What is Liberalism?

Liberalism is a political philosophy which came to power in the 18th century. It is radically different than all which came before it in the premodern world. Instead of basing government on the Divine, it is a system of secular government which bases its authority on “the will of the people.” Instead of serving the common good, it promises “liberty,” and has succeeded in redefining what freedom means in modernity. Liberal politics prioritizes the “rights” of the individual at the expense of the community. Finally, by loosening social customs and traditions, liberalism justifies the expansion and acceleration of capitalism.

There are many different strains of liberalism. The early thinkers of the Protestant Reformation, especially Luther and Calvin, were important for laying the foundations of “Christian liberalism,” which served as a transition between medieval Christendom and secular liberalism. Christian liberalism was more fully developed in England by thinkers like Algernon Sidney and John Milton who worked in Cromwell’s Commonwealth (which lasted from 1649-1660).
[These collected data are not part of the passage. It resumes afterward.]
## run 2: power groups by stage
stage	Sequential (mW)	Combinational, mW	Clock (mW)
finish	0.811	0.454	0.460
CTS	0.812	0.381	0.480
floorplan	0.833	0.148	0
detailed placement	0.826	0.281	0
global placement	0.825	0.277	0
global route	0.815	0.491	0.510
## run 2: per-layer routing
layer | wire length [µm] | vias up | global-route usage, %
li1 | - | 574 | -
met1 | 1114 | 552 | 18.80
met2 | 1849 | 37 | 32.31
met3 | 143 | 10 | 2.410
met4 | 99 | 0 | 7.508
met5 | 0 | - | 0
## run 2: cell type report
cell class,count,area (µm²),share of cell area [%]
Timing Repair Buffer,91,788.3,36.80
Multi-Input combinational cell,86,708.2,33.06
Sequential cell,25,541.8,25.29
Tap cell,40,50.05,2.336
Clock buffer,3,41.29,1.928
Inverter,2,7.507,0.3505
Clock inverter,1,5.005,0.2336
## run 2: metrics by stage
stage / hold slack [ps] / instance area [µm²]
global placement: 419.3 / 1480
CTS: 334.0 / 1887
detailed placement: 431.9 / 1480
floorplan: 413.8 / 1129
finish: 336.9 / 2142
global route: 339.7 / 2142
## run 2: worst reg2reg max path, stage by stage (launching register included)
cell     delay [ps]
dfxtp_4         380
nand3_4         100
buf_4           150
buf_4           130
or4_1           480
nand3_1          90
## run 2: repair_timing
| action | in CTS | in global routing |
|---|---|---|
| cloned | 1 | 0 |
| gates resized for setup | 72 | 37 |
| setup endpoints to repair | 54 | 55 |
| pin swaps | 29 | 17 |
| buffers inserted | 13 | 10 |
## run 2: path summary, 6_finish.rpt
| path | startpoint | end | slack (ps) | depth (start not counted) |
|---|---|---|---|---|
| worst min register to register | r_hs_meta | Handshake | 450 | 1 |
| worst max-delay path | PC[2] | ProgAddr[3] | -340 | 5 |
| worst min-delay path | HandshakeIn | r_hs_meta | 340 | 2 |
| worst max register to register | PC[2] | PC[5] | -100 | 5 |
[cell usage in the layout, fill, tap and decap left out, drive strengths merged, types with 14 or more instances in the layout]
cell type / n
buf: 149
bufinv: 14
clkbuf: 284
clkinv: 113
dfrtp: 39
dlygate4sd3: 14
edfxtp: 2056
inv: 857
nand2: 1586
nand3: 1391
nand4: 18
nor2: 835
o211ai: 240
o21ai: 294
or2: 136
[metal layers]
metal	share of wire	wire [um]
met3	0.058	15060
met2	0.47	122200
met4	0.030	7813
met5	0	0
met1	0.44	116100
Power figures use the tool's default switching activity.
--- config.mk ---
export PLATFORM = sky130hd
export DESIGN_NAME = enemy_pool
export DESIGN_NICKNAME = d
export VERILOG_FILES = /design/src/rtl/enemy_pool_pkg.sv /design/src/rtl/enemy_pool_slot_alloc.sv /design/src/rtl/enemy_pool.sv
export SDC_FILE = /design/constraint.sdc
export NUM_CORES = 1
export LEC_CHECK = 0
export ABC_AREA = 1
export BUFFER_PORTS_ARGS = -buffer_cell sky130_fd_sc_hd__buf_4
export CAP_MARGIN = 25
export CORE_AREA = 2 2 160 162
export DETAILED_ROUTE_END_ITERATION = 7
export DIE_AREA = 0 0 162 164
export PLACE_DENSITY = 0.73
export SETUP_SLACK_MARGIN = 0.02
export SYNTH_ARGS = -nofsm -noshare
export SYNTH_HDL_FRONTEND = slang
export SYNTH_SLANG_ARGS = --single-unit
--- constraint.sdc ---
create_clock -name clk3 -period 7.4 [get_ports clk3]
set_input_delay 1.11 -clock clk3 [delete_from_list [all_inputs] [get_ports clk3]]
set_output_delay 1.11 -clock clk3 [all_outputs]
set_load 0.1 [all_outputs]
The first roots of secular liberal thought can be seen in Machiavelli, Hobbes, and Spinoza, who wrote in the 16th and 17th centuries. Though not initially popular, they laid the groundwork for the Enlightenment of the 18th century. This age of political and philosophic thought was led by thinkers like Locke, Voltaire, Rosseau, Smith, Jefferson, Hamilton, and so on. Their thought justified the French and American Revolutions. This strain of liberalism led to the creation of the first fully secular governments in human history. Now, it is known as “classical liberalism” and its principles still define our politics today.

Today, liberalism has divided into “conservative” and “progressive” strains. In many countries, especially the United States, the bitter debate between these two sides makes it seem like they are the only options to choose from. The conservative liberals destroy constraints on Capital by promoting the Free Market and the progressive liberals destroy the constraints of tradition by promoting individualism in matters of religion, family, and sexuality. In the words of Patrick Deneen, “the project of advancing the liberal order takes the superficial form of a battle between seemingly intractable foes, and the energy and acrimony of that contest shrouds a deeper cooperation that ends up advancing liberalism as a whole.” (Why Liberalism Failed, 2018, page 45) The two sides are not that different from eachother, they only disagree about how to advance liberalism. Centrist politicians disagree on a small number of policies.

Liberalism is ultimately an ideology built by capitalism, to justify itself. All throughout its history, its political movements have been funded and supported by the bourgeois, who gained more and more power through the English Civil War of the 1640s, the Revolution of 1688, the American Revolution in 1776, and the French Revolution in 1789. This is why these conflicts are called the “Bourgeois Revolutions.”

Liberalism has historically been opposed by the reactionary (fascist) tradition and the revolutionary (communist) tradition. Integralism is no less radical, but it follows the Church’s guidance in rejecting both these failed traditions.